Prekallikrein is homologous to factor XI, and similarly consists of four apple domains and a fifth, catalytic serine protease domain. The four apple domains create a disk-like platform around the base of the catalytic domain. However, unlike factor XI, prekallikrein does not form dimers.
Prekallikrein is activated to form kallikrein by factor XII cleavage of a bond homologous to the corresponding bond cleaved during factor XI activation.
Hereditary deficiencies in PK are very rare. They can cause a prolonged APTT, which can be corrected by incubation of the patient’s plasma.
Deficiencies in PK can also be acquired due to some disease states, such as angioedema, infection, DIC, and sickle-cell disease.
Although most cases of prekallikrein deficiency are asymptomatic, a few reports link severe prekallikrein deficiency with thrombotic phenomena and recurrent pregnancy loss. More recently, a case of prekallikrein deficiency was shown to be associated with severe mucosal bleeding.

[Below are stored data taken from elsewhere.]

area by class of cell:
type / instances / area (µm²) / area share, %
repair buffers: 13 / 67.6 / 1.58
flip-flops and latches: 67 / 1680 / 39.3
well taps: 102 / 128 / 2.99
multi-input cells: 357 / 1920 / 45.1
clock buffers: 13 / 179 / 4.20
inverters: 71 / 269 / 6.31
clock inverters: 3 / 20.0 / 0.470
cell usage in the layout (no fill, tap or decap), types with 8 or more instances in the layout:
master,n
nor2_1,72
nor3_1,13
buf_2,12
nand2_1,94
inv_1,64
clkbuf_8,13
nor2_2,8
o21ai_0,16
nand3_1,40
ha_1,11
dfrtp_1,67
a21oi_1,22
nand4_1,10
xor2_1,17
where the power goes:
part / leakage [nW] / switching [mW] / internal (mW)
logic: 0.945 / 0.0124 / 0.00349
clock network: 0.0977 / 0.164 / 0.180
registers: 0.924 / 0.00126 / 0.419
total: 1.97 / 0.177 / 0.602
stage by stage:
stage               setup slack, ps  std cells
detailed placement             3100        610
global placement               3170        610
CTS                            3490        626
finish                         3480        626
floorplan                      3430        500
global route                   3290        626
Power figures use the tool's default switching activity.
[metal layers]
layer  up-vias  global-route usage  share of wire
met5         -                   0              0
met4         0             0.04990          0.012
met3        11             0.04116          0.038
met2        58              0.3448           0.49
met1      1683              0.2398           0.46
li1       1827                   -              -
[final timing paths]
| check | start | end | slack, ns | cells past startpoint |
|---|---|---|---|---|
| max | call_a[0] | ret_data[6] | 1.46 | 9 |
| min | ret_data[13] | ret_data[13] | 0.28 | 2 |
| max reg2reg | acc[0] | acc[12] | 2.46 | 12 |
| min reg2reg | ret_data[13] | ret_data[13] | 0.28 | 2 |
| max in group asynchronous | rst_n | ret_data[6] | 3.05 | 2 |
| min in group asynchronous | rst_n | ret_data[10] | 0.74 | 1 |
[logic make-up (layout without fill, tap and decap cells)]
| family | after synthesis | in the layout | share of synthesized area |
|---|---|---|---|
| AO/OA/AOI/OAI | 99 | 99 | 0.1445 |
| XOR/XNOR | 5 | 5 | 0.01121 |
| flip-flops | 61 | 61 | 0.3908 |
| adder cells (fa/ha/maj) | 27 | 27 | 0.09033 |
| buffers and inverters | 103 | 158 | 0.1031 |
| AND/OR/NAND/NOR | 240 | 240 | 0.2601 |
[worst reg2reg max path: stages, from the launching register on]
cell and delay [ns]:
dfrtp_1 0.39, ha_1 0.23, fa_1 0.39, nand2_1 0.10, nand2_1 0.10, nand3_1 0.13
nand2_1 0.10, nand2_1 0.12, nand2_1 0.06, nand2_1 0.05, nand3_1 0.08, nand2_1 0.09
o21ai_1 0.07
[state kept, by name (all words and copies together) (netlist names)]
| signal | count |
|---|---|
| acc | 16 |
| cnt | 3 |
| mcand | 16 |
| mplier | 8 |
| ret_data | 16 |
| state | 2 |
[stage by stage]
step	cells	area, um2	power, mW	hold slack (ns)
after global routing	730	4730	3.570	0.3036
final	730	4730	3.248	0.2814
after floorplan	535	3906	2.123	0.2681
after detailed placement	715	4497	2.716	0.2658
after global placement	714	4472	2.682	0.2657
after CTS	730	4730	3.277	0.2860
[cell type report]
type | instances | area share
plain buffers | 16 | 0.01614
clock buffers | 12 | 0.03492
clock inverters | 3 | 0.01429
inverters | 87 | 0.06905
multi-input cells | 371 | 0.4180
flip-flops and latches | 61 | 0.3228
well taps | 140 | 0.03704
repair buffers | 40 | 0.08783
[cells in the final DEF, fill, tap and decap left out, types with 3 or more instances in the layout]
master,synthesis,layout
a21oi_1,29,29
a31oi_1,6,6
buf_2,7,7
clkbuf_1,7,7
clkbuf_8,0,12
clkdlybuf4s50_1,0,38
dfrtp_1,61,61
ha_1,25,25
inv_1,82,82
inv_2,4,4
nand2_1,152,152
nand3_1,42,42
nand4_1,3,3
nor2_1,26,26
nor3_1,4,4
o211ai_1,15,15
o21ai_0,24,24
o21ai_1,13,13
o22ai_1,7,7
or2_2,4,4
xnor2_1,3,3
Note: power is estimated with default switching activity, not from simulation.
<file path="config.mk">
export PLATFORM = sky130hd
export DESIGN_NAME = seg7_scan_driver_flat
export DESIGN_NICKNAME = d
export VERILOG_FILES = /design/src/rtl/seg7_scan_driver_pkg.sv /design/src/rtl/seg7_scan_driver_if.sv /design/src/rtl/seg7_scan_driver_decode.sv /design/src/rtl/seg7_scan_driver.sv /design/src/flat_wrapper.sv
export SDC_FILE = /design/constraint.sdc
export NUM_CORES = 1
export LEC_CHECK = 0
export ABC_AREA = 0
export CORE_UTILIZATION = 40
export DETAILED_ROUTE_END_ITERATION = 16
export DONT_BUFFER_PORTS = 1
export PLACE_DENSITY = 0.6
export SYNTH_ARGS = -nofsm -noshare
export SYNTH_HDL_FRONTEND = slang
export SYNTH_SLANG_ARGS = --single-unit
export TNS_END_PERCENT = 50
</file>
<file path="constraint.sdc">
create_clock -name clk -period 2.3 [get_ports clk]
set_clock_uncertainty 0.1 [all_clocks]
set_input_delay 0.115 -clock clk [delete_from_list [all_inputs] [get_ports clk]]
set_output_delay 0.115 -clock clk [all_outputs]
set_load 0.005 [all_outputs]
</file>
<file path="src/rtl/seg7_scan_driver_pkg.sv">
// Segment constants and BCD-to-segment lookup shared by the scan driver.
// Patterns are active-high lit, ordered {a,b,c,d,e,f,g}.
package seg7_pkg;

   localparam logic [6:0] SEG_BLANK = 7'b0000000;

   localparam logic [6:0] SEG_DIGIT [10] = '{
      7'b1111110, 7'b0110000, 7'b1101101, 7'b1111001, 7'b0110011,
      7'b1011011, 7'b1011111, 7'b1110000, 7'b1111111, 7'b1111011
   };

   function automatic logic [6:0] bcd_to_seg(input logic [3:0] code);
      if (code > 4'd9) return SEG_BLANK;
      return SEG_DIGIT[code];
   endfunction

endpackage

</file>
<file path="src/rtl/seg7_scan_driver_if.sv">
// Load handshake between the BCD producer and the scan driver.
// The producer holds bcd_in/dp_in stable while load_valid && !load_ready.
interface seg7_scan_driver_if #(
   parameter int NUM_DIGITS = 4
);

   logic                      load_valid;
   logic                      load_ready;
   logic [4*NUM_DIGITS-1:0]   bcd_in;
   logic [NUM_DIGITS-1:0]     dp_in;

   modport master (
      output load_valid, bcd_in, dp_in,
      input  load_ready
   );

   modport slave (
      input  load_valid, bcd_in, dp_in,
      output load_ready
   );

endinterface

</file>
<file path="src/rtl/seg7_scan_driver_decode.sv">
// Combinational BCD digit to active-high segment pattern.
// Codes 10..15 decode to all segments off.
module seg7_decode
   import seg7_pkg::*;
(
   input  logic [3:0] code,
   output logic [6:0] seg
);

   assign seg = bcd_to_seg(code);

endmodule

</file>
<file path="src/rtl/seg7_scan_driver.sv">
// Multiplexed 7-segment driver: double-buffered BCD load, digit scan,
// leading-zero blanking and registered, polarity-adjusted pin outputs.
module seg7_scan_driver
   import seg7_pkg::*;
#(
   parameter int NUM_DIGITS     = 4,
   parameter int SCAN_DIV       = 1000,
   parameter bit ACTIVE_LOW_SEG = 1'b1,
   parameter bit ACTIVE_LOW_DIG = 1'b1,
   parameter bit BLANK_LEADING  = 1'b1
) (
   input  logic                  clk,
   input  logic                  rst,
   seg7_scan_driver_if.slave     load,
   output logic [6:0]            seg,
   output logic                  dp,
   output logic [NUM_DIGITS-1:0] dig_en,
   output logic                  frame_done
);

   localparam int IDX_W = (NUM_DIGITS > 1) ? $clog2(NUM_DIGITS) : 1;
   localparam int CNT_W = $clog2(SCAN_DIV);
   localparam int BW    = 4 * NUM_DIGITS;

   localparam logic [IDX_W-1:0] IDX_LAST = IDX_W'(NUM_DIGITS - 1);
   localparam logic [CNT_W-1:0] CNT_LAST = CNT_W'(SCAN_DIV - 1);

   logic [CNT_W-1:0]      slot_cnt;
   logic [IDX_W-1:0]      dig_idx;
   logic                  pend_full;
   logic [BW-1:0]         pend_bcd;
   logic [NUM_DIGITS-1:0] pend_dp;
   logic [BW-1:0]         disp_bcd;
   logic [NUM_DIGITS-1:0] disp_dp;
   logic [NUM_DIGITS-1:0] blank;
   logic [NUM_DIGITS-1:0] onehot;
   logic                  zero_above;
   logic                  take;
   logic [3:0]            cur_code;
   logic [6:0]            cur_seg;
   logic [6:0]            lit_seg;
   logic                  lit_dp;

   assign load.load_ready = !pend_full;
   assign take            = load.load_valid && !pend_full;
   assign frame_done      = (dig_idx == IDX_LAST) && (slot_cnt == CNT_LAST);

   always_ff @(posedge clk) begin
      if (rst) begin
         slot_cnt <= '0;
         dig_idx  <= '0;
      end else if (slot_cnt == CNT_LAST) begin
         slot_cnt <= '0;
         dig_idx  <= (dig_idx == IDX_LAST) ? '0 : dig_idx + IDX_W'(1);
      end else begin
         slot_cnt <= slot_cnt + CNT_W'(1);
      end
   end

   // Display only ever changes at a frame boundary, so no frame is torn.
   always_ff @(posedge clk) begin
      if (rst) begin
         pend_full <= 1'b0;
         pend_bcd  <= '0;
         pend_dp   <= '0;
         disp_bcd  <= '1;
         disp_dp   <= '0;
      end else if (take) begin
         pend_full <= 1'b1;
         pend_bcd  <= load.bcd_in;
         pend_dp   <= load.dp_in;
      end else if (frame_done && pend_full) begin
         pend_full <= 1'b0;
         disp_bcd  <= pend_bcd;
         disp_dp   <= pend_dp;
      end
   end

   always_comb begin
      blank      = '0;
      zero_above = 1'b1;
      for (int i = NUM_DIGITS - 1; i >= 1; i--) begin
         zero_above = zero_above && (disp_bcd[4*i +: 4] == 4'd0);
         blank[i]   = BLANK_LEADING && zero_above;
      end
   end

   assign cur_code = disp_bcd[4*int'(dig_idx) +: 4];

   seg7_decode u_decode (
      .code (cur_code),
      .seg  (cur_seg)
   );

   assign lit_seg = blank[dig_idx] ? SEG_BLANK : cur_seg;
   assign lit_dp  = !blank[dig_idx] && disp_dp[dig_idx];

   // Slot 0 keeps every digit off to hide the segment change (anti-ghost).
   assign onehot = (slot_cnt != '0) ? (NUM_DIGITS'(1) << dig_idx) : '0;

   always_ff @(posedge clk) begin
      if (rst) begin
         seg    <= {7{ACTIVE_LOW_SEG}};
         dp     <= ACTIVE_LOW_SEG;
         dig_en <= {NUM_DIGITS{ACTIVE_LOW_DIG}};
      end else begin
         seg    <= lit_seg ^ {7{ACTIVE_LOW_SEG}};
         dp     <= lit_dp ^ ACTIVE_LOW_SEG;
         dig_en <= onehot ^ {NUM_DIGITS{ACTIVE_LOW_DIG}};
      end
   end

endmodule

</file>
<file path="src/flat_wrapper.sv">
// flat-port wrapper written by rule: the top's interface ports become plain ports
module seg7_scan_driver_flat import seg7_pkg::*;
#(
   parameter int NUM_DIGITS     = 4,
   parameter int SCAN_DIV       = 1000,
   parameter bit ACTIVE_LOW_SEG = 1'b1,
   parameter bit ACTIVE_LOW_DIG = 1'b1,
   parameter bit BLANK_LEADING  = 1'b1
)
  (clk, rst, seg, dp, dig_en, frame_done, load_load_valid, load_bcd_in, load_dp_in, load_load_ready);
  seg7_scan_driver_if #(.NUM_DIGITS(NUM_DIGITS)) load_i ();
  input  logic clk;
  input  logic rst;
  output logic [6:0] seg;
  output logic dp;
  output logic [NUM_DIGITS-1:0] dig_en;
  output logic frame_done;
  input wire logic [$bits(load_i.load_valid)-1:0] load_load_valid;
  input wire logic [$bits(load_i.bcd_in)-1:0] load_bcd_in;
  input wire logic [$bits(load_i.dp_in)-1:0] load_dp_in;
  output wire logic [$bits(load_i.load_ready)-1:0] load_load_ready;
  assign load_i.load_valid = load_load_valid;
  assign load_i.bcd_in = load_bcd_in;
  assign load_i.dp_in = load_dp_in;
  assign load_load_ready = load_i.load_ready;
  seg7_scan_driver #(.NUM_DIGITS(NUM_DIGITS), .SCAN_DIV(SCAN_DIV), .ACTIVE_LOW_SEG(ACTIVE_LOW_SEG), .ACTIVE_LOW_DIG(ACTIVE_LOW_DIG), .BLANK_LEADING(BLANK_LEADING)) u_core (.clk(clk), .rst(rst), .load(load_i), .seg(seg), .dp(dp), .dig_en(dig_en), .frame_done(frame_done));
endmodule
</file>
Word level (Yosys, flattened, before mapping):

Memories as Yosys holds them, arrays and structs flattened.
Cells that the tools add are included.
W data, S select, Z words.

* bits in latches: 0
* memories: 1
* word-level logic and storage cells: 54
* bits in read-only memories: 112
* output and inout bits: 14
* register bits: 65
* RAM bits: 0

Memories
* (name not given): words 16, bits a word 7, read ports 1, clocked after Yosys merged registers in 0, wr ports 0, line seg7_scan_driver_pkg.sv:14 `return SEG_DIGIT[code];`

* equality and inequality tests: 2
* add/sub/neg operators: 2
* mux-type cells: 14
* shifts and indexed selects: 2
* multipliers: 0
* bitwise gates (word level): 5
* reduce and logical (&&, ||, !) cells: 15
* order comparisons: 3
* div/mod/pow operators: 0

Operator list (number)
* $mux W7: 5
* $shiftx A16 B5 Y4: 1
* $logic_not A4 Y1: 3
* $add A10 B1 Y10 const B: 1
* $eq A10 B10 Y1 const B: 1
* $reduce_bool A10 Y1: 1
* $not A7 Y7: 1
* $logic_and A1 B1 Y1: 6
* $ge A5 B5 Y1 const B: 1
* $mux W1: 5
* $not A4 Y5: 1
* $bmux W1 S2: 2
* $gt A4 B4 Y1 const B: 1
* $mux W4: 1
* $not A4 Y4: 1
* $shl A1 B2 Y4 const A: 1
* $lt A2 B3 Y1 const B: 1
* $add A2 B1 Y2 const B: 1
* $eq A2 B2 Y1 const B: 1
* $logic_not A1 Y1: 2
* $mux W2: 1
* $not A1 Y1: 2
* $reduce_and A2 Y1: 1
* $reduce_bool A2 Y1: 1
* $reduce_or A2 Y1: 1

Longest topological paths before layout:

* depth in word-level cells: 8
* depth in mapped cells: 8
* mapped depth without buffers: 7

Modules after synthesis:

From an unflattened synthesis, not the netlist that was laid out.

* cell total of the unflattened synthesis: 322
* area, all modules: 2920.3 um^2

By module, submodules not included
* seg7_scan_driver: area an instance 2730.1 um^2, sequential area each 1301.2 um^2, cells each 296, times used 1
* seg7_decode: area an instance 190.2 um^2, sequential area each 0.0 um^2, cells each 26, times used 1

Worst setup path after synthesis:

No wires, ideal clock.

* path type: register -> register
* from: register u_core.dig_idx[0]
* to: register u_core.seg[2]
* buffers on the path: 1
* arrival: 1.956 ns
* clock period less this slack: 2.201 ns
* setup time: 0.145 ns
* cell stages (with the launch flop): 9
* setup slack: 0.099 ns
* cells stage by stage: dfxtp_1 -> buf_6 -> mux4_1 -> inv_1 -> ha_1 -> nor2_1 -> o21ai_2 -> nor4b_4 -> o311ai_1

* cells in the longest elaborated chain, start to end: 8
* elaborated cells between the ends (all ways): 12
* those cells by class: 1 x order compare; 1 x shift; 7 x mux; 2 x bitwise; 1 x memory

Ends and longest elaborated chain
* start, declared: line seg7_scan_driver.sv:29 `logic [IDX_W-1:0] dig_idx;`
* start signal, assigned: line seg7_scan_driver.sv:54 `dig_idx <= (dig_idx == IDX_LAST) ? '0 : dig_idx + IDX_W'(1);`
* $shiftx A16 B5 Y4: line seg7_scan_driver.sv:88 `assign cur_code = disp_bcd[4*int'(dig_idx) +: 4];`
* $not A4 Y5 (not written as such): line seg7_scan_driver_pkg.sv:14
* $mem_v2 Z16 W7
* $mux W7 (not written as such) (2 in a row): line seg7_scan_driver_pkg.sv:14
* $mux W7: line seg7_scan_driver_pkg.sv:14
* $mux W7 (*): line seg7_scan_driver.sv:95 `assign lit_seg = blank[dig_idx] ? SEG_BLANK : cur_seg;`
* $not A7 Y7 (no line) (*)
* end signal, assigned: line seg7_scan_driver.sv:103 `seg <= {7{ACTIVE_LOW_SEG}};`
* end signal, assigned: line seg7_scan_driver.sv:107 `seg <= lit_seg ^ {7{ACTIVE_LOW_SEG}};`
* end, declared: line seg7_scan_driver.sv:15 `output logic [6:0] seg,`

Every way passes the cells marked *; elsewhere a longest branch is shown, timed or not. The select of a mux whose other input is x is not followed.
A chain may end at the register's enable or synchronous reset.

Worst setup path after layout:

Same ends and word-level chain as after synthesis.

==> metrics.md <==
| Metric | Value |
|---|---|
| Number of rows created at floorplan | `29` |
| Initial cell density of the core | `between 40 and 50%` |
| Clock net sink count | `65` |
| Post-DP HPWL | `~3.5 mm` |
| Post-synth ARST share | `0%` |
| Synth top area cells | `sky130_fd_sc_hd__dfxtp_1 48%, sky130_fd_sc_hd__nand2_1 7.7%, sky130_fd_sc_hd__a211o_1 5.1%` |
| Post-synth design cell area | `between 0.002 and 0.003 sq mm` |
| Routed WL | `5.16 mm` |
| Max stage delay cell, worst path | `sky130_fd_sc_hd__mux4_1` |
| Number of different library cells in the post-synthesis netlist | `43` |
| Slew headroom | `a little under three fifths` |
| Most crowded layer after global routing | `met2` |
| Clock latency of the later-clocked register in the worst-skew pair | `~0.33 ns` |
| Required time of the critical path | `roughly 2.4 ns` |
| Post-detailed-route via-to-cell ratio | `4.98` |
| Largest net degree at the start of global routing | `just under 50` |
| Final-stage net count | `between 300 and 400` |
| Post-route setup slack | `0.159 ns` |
| M1 GR Usage | `roughly 20%` |
| Design area | `roughly 0.0032 sq mm` |
| Worst hold path class | `primary input to register` |
| Slew of the pin with the lowest slew margin | `between 0.6 and 0.7 ns` |
| Number of diodes added for antenna fixing | `0` |
| Fin crit share | `between 90% and 100%` |
| Maximum count of clock buffers along a single path | `2` |
| Largest delay share family, worst path | `multiplexers` |
| Number of DRC markers in iteration 0 | `49` |
| Antenna-violating nets left | `0` |
| Upper clock frequency limit | `roughly 470 MHz` |
| Worst Hold Slack | `between 0.06 and 0.07 ns` |
| Clock tree root driver cell | `sky130_fd_sc_hd__clkbuf_8` |
| Fin Setup TNS | `0 ns` |
| Endpoint arrival time on the critical path | `~2.3 ns` |
| Met2 track utilization from global routing | `around a quarter` |
| I/O pin cnt | `37` |
| Maximum fanout encountered on the critical timing path | `6` |
| Fraction of synthesized cell area taken by the top area cell type | `a little under half` |
| Core area | `approximately 0.0065 sq mm` |
| Post-layout minimum cycle time | `~2.1 ns` |
| Fillcell total | `about 650` |
| Utilization of the core after routing | `between 50% and 60%` |
| Critical path cell sequence | `mux4_1 -> inv_1 -> ha_1 -> nor2_1 -> o21ai_2 -> nor4b_4 -> buf_4 -> o311ai_1` |
| Max-cap violations | `0` |
| Number of setup violations in the final report | `0` |
| Kind of end point of the critical path | `register` |
| IR drop worst, VDD | `around 0.00038 V` |
| CP peak stage delay | `slightly below 0.6 ns` |
| Run status | `complete, no violations` |
| Number of hold violations in the final report | `0` |
| Per-cell routed wire length | `around 12 microns` |
| Setup repair after global routing missed its margin | `no` |
| Global routing usage summed across all routing layers | `roughly 16%` |
| Sequential area share after synthesis | `~48%` |
| Yosys warnings | `0` |
| Initial antenna violation count | `0` |
| Most common library cells after synthesis | `65 x sky130_fd_sc_hd__dfxtp_1, 56 x sky130_fd_sc_hd__nand2_1, 37 x sky130_fd_sc_hd__nor2_1` |
| Clock input transition at the sequential cells of the worst setup and hold paths | `roughly 0.07 ns` |
| Final max-slew violation count | `0` |
| Overall power of the completed layout | `approximately 2.1 mW` |
| Vias after detailed routing | `slightly above 2,000` |
| Die span in y | `84.7 microns` |
| Category of the critical setup timing path | `register to register` |
| Dpl cell area | `approximately 0.0028 sq mm` |
| Number of port buffers | `0` |
| Dominant cell by count in the synthesized netlist | `sky130_fd_sc_hd__dfxtp_1` |
| Die width | `roughly 85 microns` |
| Final weighted congestion in routability-driven placement | `between 0.7 and 0.8` |
| Number of buffers created by CTS | `9` |
| Cell taking the most area after synthesis | `sky130_fd_sc_hd__dfxtp_1` |
| DP Cell Count | `about 370` |
| Post-synth EDFFs | `0` |
| Synthesized area divided by synthesized cell count | `roughly 9 sq um` |
| Post-layout instance count excluding filler cells | `413` |
| Number of global-route vias before repair | `approximately 2,000` |
| Setup slack after placement | `~0.017 ns` |
| Count of mapped cells out of synthesis | `306` |
| CTS tree | `yes` |
| Iteration count of the initial detailed-routing pass | `4` |
| Layout-stage area growth over the synthesis result | `18.1%` |
| Proportion of layout cells with a drive suffix above 1 | `between 8 and 9%` |
| Synth Flop Type | `sky130_fd_sc_hd__dfxtp_1` |
| Met3 GRT Util | `under 10%` |
| Residual DRC count | `0` |
| Power density of the placed cells | `~650 mW/mm^2` |
| Synthesized net count | `340` |
| Synth Register Bits | `65` |
| Critical path buffers and inverters | `2` |
| Floorplan die area | `~0.0072 sq mm` |
| H-tree depth | `3` |
| Wire length of the first global-routing pass | `around 9.1 mm` |
| Leakage power summed over all cells | `1.24 nW` |
| Gr ovfl total | `0` |
| Startpoint Class | `register` |
==> logic make-up (layout without fill, tap and decap cells) <==
family,count (synthesis),count (layout),synth area share (%)
simple gates,119,119,20.0
flops,65,65,47.6
compound gates,49,49,11.8
buf+inv,44,74,6.49
fa+ha+maj,11,11,5.03
mux,11,11,6.86
xor+xnor,7,7,2.24
==> per-layer routing <==
layer / up-vias / wire length, microns
li1: 1070 / -
met1: 945 / 2450
met2: 37 / 2430
met3: 6 / 229
met4: 0 / 53
met5: - / 0
==> final timing paths <==
path              slack, ns           startpoint                   to  cells past startpoint
setup / recovery       0.16    u_core.dig_idx[0]        u_core.seg[2]                      8
hold / removal         0.07                  rst   u_core.slot_cnt[1]                      2
setup reg to reg       0.16    u_core.dig_idx[0]        u_core.seg[2]                      8
hold reg to reg        0.35  u_core.pend_bcd[14]  u_core.pend_bcd[14]                      2
==> state kept, by name (all words and copies together), names as in the netlist <==
register / cells
u_core.disp_bcd: 16
u_core.pend_bcd: 16
u_core.slot_cnt: 10
u_core.seg: 7
u_core.dig_en: 4
u_core.disp_dp: 4
u_core.pend_dp: 4
u_core.dig_idx: 2
u_core.dp: 1
u_core.pend_full: 1
==> worst reg2reg max path, stage by stage, from the launching register on <==
cell and delay (ns):
sky130_fd_sc_hd__dfxtp_1 0.39, sky130_fd_sc_hd__mux4_1 0.59, sky130_fd_sc_hd__inv_1 0.13, sky130_fd_sc_hd__ha_1 0.19, sky130_fd_sc_hd__nor2_1 0.06, sky130_fd_sc_hd__o21ai_2 0.10
sky130_fd_sc_hd__nor4b_4 0.21, sky130_fd_sc_hd__buf_4 0.17, sky130_fd_sc_hd__o311ai_1 0.08
==> final cells by class <==
class	instances	area, sq um	area share, %
timing repair buffer	30	308	9.53
clock buffer	12	145	4.49
tap	77	96.3	2.98
inverter	29	109	3.37
clock inverter	3	17.5	0.542
multi-input combinational	197	1250	38.8
sequential	65	1300	40.3
==> cell usage in the layout (no fill, tap or decap), types with 2 or more instances in the layout <==
master	n
sky130_fd_sc_hd__a211o_1	16
sky130_fd_sc_hd__a21oi_1	23
sky130_fd_sc_hd__and4_1	2
sky130_fd_sc_hd__buf_12	2
sky130_fd_sc_hd__buf_4	5
sky130_fd_sc_hd__clkbuf_1	2
sky130_fd_sc_hd__clkbuf_8	10
sky130_fd_sc_hd__clkinv_2	2
sky130_fd_sc_hd__dfxtp_1	65
sky130_fd_sc_hd__dlygate4sd3_1	23
sky130_fd_sc_hd__ha_1	11
sky130_fd_sc_hd__inv_1	29
sky130_fd_sc_hd__mux2i_1	6
sky130_fd_sc_hd__mux4_1	3
sky130_fd_sc_hd__mux4_2	2
sky130_fd_sc_hd__nand2_1	56
sky130_fd_sc_hd__nand3_1	4
sky130_fd_sc_hd__nor2_1	37
sky130_fd_sc_hd__nor3_1	4
sky130_fd_sc_hd__o21ai_0	2
sky130_fd_sc_hd__o21ai_1	2
sky130_fd_sc_hd__or4_1	2
sky130_fd_sc_hd__xnor2_1	5
sky130_fd_sc_hd__xor2_1	2
==> timing repair <==
action | CTS | global route
resized for setup | 0 | 1
setup buffers | 0 | 1
endpoints found under the hold margin | 57 | 0
hold buffers | 24 | 0
setup endpoints to repair | 0 | 7
==> report_power, final <==
group / switching [mW] / internal [mW] / total [mW]
clock network: 0.394 / 0.411 / 0.805
registers: 0.0169 / 1.15 / 1.17
logic: 0.0616 / 0.0551 / 0.117
(Power assumes the default switching activity.)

PK was initially described by Hathaway et al. in 1965 after encountering a Kentucky family who exhibited strikingly abnormal APTT results, but showed no bleeding symptoms. The family appeared to have a hereditary deficiency in an unknown coagulation factor, dubbed “Fletcher factor” after the family. In 1973 Kirk Wuepper determined that Fletcher factor and prekallikrein were the same.